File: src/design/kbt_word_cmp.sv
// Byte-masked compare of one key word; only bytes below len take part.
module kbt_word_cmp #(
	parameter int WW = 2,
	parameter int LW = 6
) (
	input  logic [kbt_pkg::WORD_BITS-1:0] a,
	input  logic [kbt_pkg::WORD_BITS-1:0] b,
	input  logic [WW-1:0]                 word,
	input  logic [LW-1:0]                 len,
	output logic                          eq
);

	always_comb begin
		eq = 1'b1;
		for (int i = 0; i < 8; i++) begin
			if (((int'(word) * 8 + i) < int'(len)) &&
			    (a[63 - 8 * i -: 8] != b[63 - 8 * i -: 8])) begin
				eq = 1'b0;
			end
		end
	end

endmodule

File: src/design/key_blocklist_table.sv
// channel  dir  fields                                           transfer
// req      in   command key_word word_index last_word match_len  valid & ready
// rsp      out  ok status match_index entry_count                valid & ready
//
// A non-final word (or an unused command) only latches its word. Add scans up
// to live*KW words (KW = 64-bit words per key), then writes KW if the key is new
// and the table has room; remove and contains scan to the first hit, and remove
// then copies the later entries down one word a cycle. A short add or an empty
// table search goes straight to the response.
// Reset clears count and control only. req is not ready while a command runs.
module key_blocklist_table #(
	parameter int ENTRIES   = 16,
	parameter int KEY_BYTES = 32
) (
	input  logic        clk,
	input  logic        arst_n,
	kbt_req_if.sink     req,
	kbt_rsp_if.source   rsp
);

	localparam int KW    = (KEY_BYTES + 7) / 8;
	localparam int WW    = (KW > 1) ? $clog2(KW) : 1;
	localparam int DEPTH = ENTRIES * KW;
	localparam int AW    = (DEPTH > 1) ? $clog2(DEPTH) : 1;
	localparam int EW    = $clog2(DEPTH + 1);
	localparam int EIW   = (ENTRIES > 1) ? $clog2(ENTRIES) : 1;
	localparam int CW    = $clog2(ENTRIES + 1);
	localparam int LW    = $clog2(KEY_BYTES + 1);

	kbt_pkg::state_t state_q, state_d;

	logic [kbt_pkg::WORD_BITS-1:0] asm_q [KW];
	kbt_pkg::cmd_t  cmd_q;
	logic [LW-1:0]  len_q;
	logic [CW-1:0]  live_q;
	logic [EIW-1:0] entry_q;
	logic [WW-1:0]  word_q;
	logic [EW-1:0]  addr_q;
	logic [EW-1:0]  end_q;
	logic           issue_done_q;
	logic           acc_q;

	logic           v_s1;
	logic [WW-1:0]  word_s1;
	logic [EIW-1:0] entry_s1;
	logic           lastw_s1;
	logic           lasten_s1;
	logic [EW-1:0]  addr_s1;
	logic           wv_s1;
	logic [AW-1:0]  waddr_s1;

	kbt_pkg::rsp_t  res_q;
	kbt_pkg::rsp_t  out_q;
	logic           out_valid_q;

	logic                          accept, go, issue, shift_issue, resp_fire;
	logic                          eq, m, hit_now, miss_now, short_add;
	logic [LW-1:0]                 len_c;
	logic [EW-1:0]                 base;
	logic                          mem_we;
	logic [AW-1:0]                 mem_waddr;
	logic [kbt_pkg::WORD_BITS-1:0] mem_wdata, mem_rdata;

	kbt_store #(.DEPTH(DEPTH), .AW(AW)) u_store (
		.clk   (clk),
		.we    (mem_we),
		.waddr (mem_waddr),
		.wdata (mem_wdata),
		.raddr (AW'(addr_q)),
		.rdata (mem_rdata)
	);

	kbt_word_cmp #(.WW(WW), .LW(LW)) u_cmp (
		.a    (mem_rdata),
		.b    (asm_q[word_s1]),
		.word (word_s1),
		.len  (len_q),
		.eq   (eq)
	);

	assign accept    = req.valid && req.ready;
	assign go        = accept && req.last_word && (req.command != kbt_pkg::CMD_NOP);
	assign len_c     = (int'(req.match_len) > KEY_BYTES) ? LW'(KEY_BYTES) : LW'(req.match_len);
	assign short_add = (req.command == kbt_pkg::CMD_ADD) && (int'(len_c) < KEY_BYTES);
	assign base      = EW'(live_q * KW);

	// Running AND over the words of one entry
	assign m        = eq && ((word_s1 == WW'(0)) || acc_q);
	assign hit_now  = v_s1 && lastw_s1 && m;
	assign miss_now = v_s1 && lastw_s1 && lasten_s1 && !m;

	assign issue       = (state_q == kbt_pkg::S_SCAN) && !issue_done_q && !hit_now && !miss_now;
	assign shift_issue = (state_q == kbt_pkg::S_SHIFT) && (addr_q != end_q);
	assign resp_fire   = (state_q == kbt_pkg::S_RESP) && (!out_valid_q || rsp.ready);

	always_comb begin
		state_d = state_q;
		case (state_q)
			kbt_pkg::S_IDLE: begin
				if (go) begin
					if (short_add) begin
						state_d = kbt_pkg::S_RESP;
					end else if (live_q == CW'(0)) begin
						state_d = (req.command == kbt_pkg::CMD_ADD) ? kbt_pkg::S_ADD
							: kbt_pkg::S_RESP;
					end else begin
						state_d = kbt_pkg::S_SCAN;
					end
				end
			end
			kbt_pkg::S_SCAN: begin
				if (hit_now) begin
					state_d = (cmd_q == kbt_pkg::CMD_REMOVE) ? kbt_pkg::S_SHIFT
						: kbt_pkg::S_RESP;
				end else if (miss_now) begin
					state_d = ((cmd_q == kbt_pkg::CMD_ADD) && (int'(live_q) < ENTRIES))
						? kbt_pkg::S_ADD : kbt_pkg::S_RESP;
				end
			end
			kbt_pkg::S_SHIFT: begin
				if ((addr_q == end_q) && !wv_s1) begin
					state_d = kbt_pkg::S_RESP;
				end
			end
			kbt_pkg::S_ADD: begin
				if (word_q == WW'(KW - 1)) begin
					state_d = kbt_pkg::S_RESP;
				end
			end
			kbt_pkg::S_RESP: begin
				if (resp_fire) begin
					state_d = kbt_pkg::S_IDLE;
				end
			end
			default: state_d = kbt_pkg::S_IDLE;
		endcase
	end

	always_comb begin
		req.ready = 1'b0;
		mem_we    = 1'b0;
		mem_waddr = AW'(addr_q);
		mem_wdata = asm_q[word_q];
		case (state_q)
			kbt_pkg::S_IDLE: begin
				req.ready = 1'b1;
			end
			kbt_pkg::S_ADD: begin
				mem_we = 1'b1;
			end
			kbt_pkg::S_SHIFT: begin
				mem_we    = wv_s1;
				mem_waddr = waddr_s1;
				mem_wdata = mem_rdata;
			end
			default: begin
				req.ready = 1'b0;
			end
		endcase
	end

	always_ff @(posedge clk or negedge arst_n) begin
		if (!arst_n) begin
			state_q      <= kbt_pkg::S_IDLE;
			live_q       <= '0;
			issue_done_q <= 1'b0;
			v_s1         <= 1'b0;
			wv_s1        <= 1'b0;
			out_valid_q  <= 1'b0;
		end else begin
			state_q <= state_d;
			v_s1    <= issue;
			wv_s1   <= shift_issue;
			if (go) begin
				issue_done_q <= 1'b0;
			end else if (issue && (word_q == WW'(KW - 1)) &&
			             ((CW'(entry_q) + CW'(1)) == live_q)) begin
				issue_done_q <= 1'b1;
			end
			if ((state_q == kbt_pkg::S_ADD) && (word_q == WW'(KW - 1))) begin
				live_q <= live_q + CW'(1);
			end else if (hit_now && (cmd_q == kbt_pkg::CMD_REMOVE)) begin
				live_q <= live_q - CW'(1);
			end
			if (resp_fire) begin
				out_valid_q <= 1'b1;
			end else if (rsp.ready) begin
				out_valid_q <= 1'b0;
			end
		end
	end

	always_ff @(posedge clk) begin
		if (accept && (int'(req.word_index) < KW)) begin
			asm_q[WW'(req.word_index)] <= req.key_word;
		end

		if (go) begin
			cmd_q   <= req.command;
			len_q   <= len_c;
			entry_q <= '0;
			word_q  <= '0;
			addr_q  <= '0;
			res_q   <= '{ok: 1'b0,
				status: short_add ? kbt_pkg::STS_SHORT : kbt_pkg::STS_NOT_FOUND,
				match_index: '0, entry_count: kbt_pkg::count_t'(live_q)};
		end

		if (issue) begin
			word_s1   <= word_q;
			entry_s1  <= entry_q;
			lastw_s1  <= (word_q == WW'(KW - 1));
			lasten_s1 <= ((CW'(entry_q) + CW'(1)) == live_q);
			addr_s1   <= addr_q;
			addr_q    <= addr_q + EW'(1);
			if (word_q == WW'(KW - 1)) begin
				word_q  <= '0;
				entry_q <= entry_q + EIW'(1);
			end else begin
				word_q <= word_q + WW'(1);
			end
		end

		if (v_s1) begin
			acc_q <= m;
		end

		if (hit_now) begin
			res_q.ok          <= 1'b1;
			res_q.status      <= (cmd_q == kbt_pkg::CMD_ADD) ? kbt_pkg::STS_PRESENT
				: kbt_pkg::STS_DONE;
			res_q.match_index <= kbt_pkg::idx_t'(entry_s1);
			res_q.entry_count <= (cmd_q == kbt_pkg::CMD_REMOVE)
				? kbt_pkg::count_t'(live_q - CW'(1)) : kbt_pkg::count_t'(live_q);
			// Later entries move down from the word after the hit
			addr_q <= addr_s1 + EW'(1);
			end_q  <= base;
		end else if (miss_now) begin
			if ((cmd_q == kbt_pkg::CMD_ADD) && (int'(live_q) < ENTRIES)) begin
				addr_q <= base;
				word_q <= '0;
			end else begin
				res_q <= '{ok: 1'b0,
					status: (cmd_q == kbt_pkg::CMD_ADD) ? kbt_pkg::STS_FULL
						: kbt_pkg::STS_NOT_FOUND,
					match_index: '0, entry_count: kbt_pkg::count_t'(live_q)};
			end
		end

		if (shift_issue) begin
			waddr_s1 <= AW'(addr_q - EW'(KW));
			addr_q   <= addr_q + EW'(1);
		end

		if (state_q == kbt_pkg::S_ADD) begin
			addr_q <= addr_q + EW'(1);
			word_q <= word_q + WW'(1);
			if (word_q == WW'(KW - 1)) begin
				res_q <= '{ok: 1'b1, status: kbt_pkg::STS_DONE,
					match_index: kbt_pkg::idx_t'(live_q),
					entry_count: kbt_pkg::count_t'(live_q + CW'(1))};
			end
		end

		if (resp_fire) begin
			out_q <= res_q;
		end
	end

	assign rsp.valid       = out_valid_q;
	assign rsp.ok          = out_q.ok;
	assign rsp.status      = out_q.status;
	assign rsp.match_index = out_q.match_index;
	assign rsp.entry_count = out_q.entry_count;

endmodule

▶ **TASK DIRECTIONS**
Select and copy every line from the records that includes the word "input".

▶ **ANSWER BOX**
	input  logic [kbt_pkg::WORD_BITS-1:0] a,
	input  logic [kbt_pkg::WORD_BITS-1:0] b,
	input  logic [WW-1:0]                 word,
	input  logic [LW-1:0]                 len,
	input  logic        clk,
	input  logic        arst_n,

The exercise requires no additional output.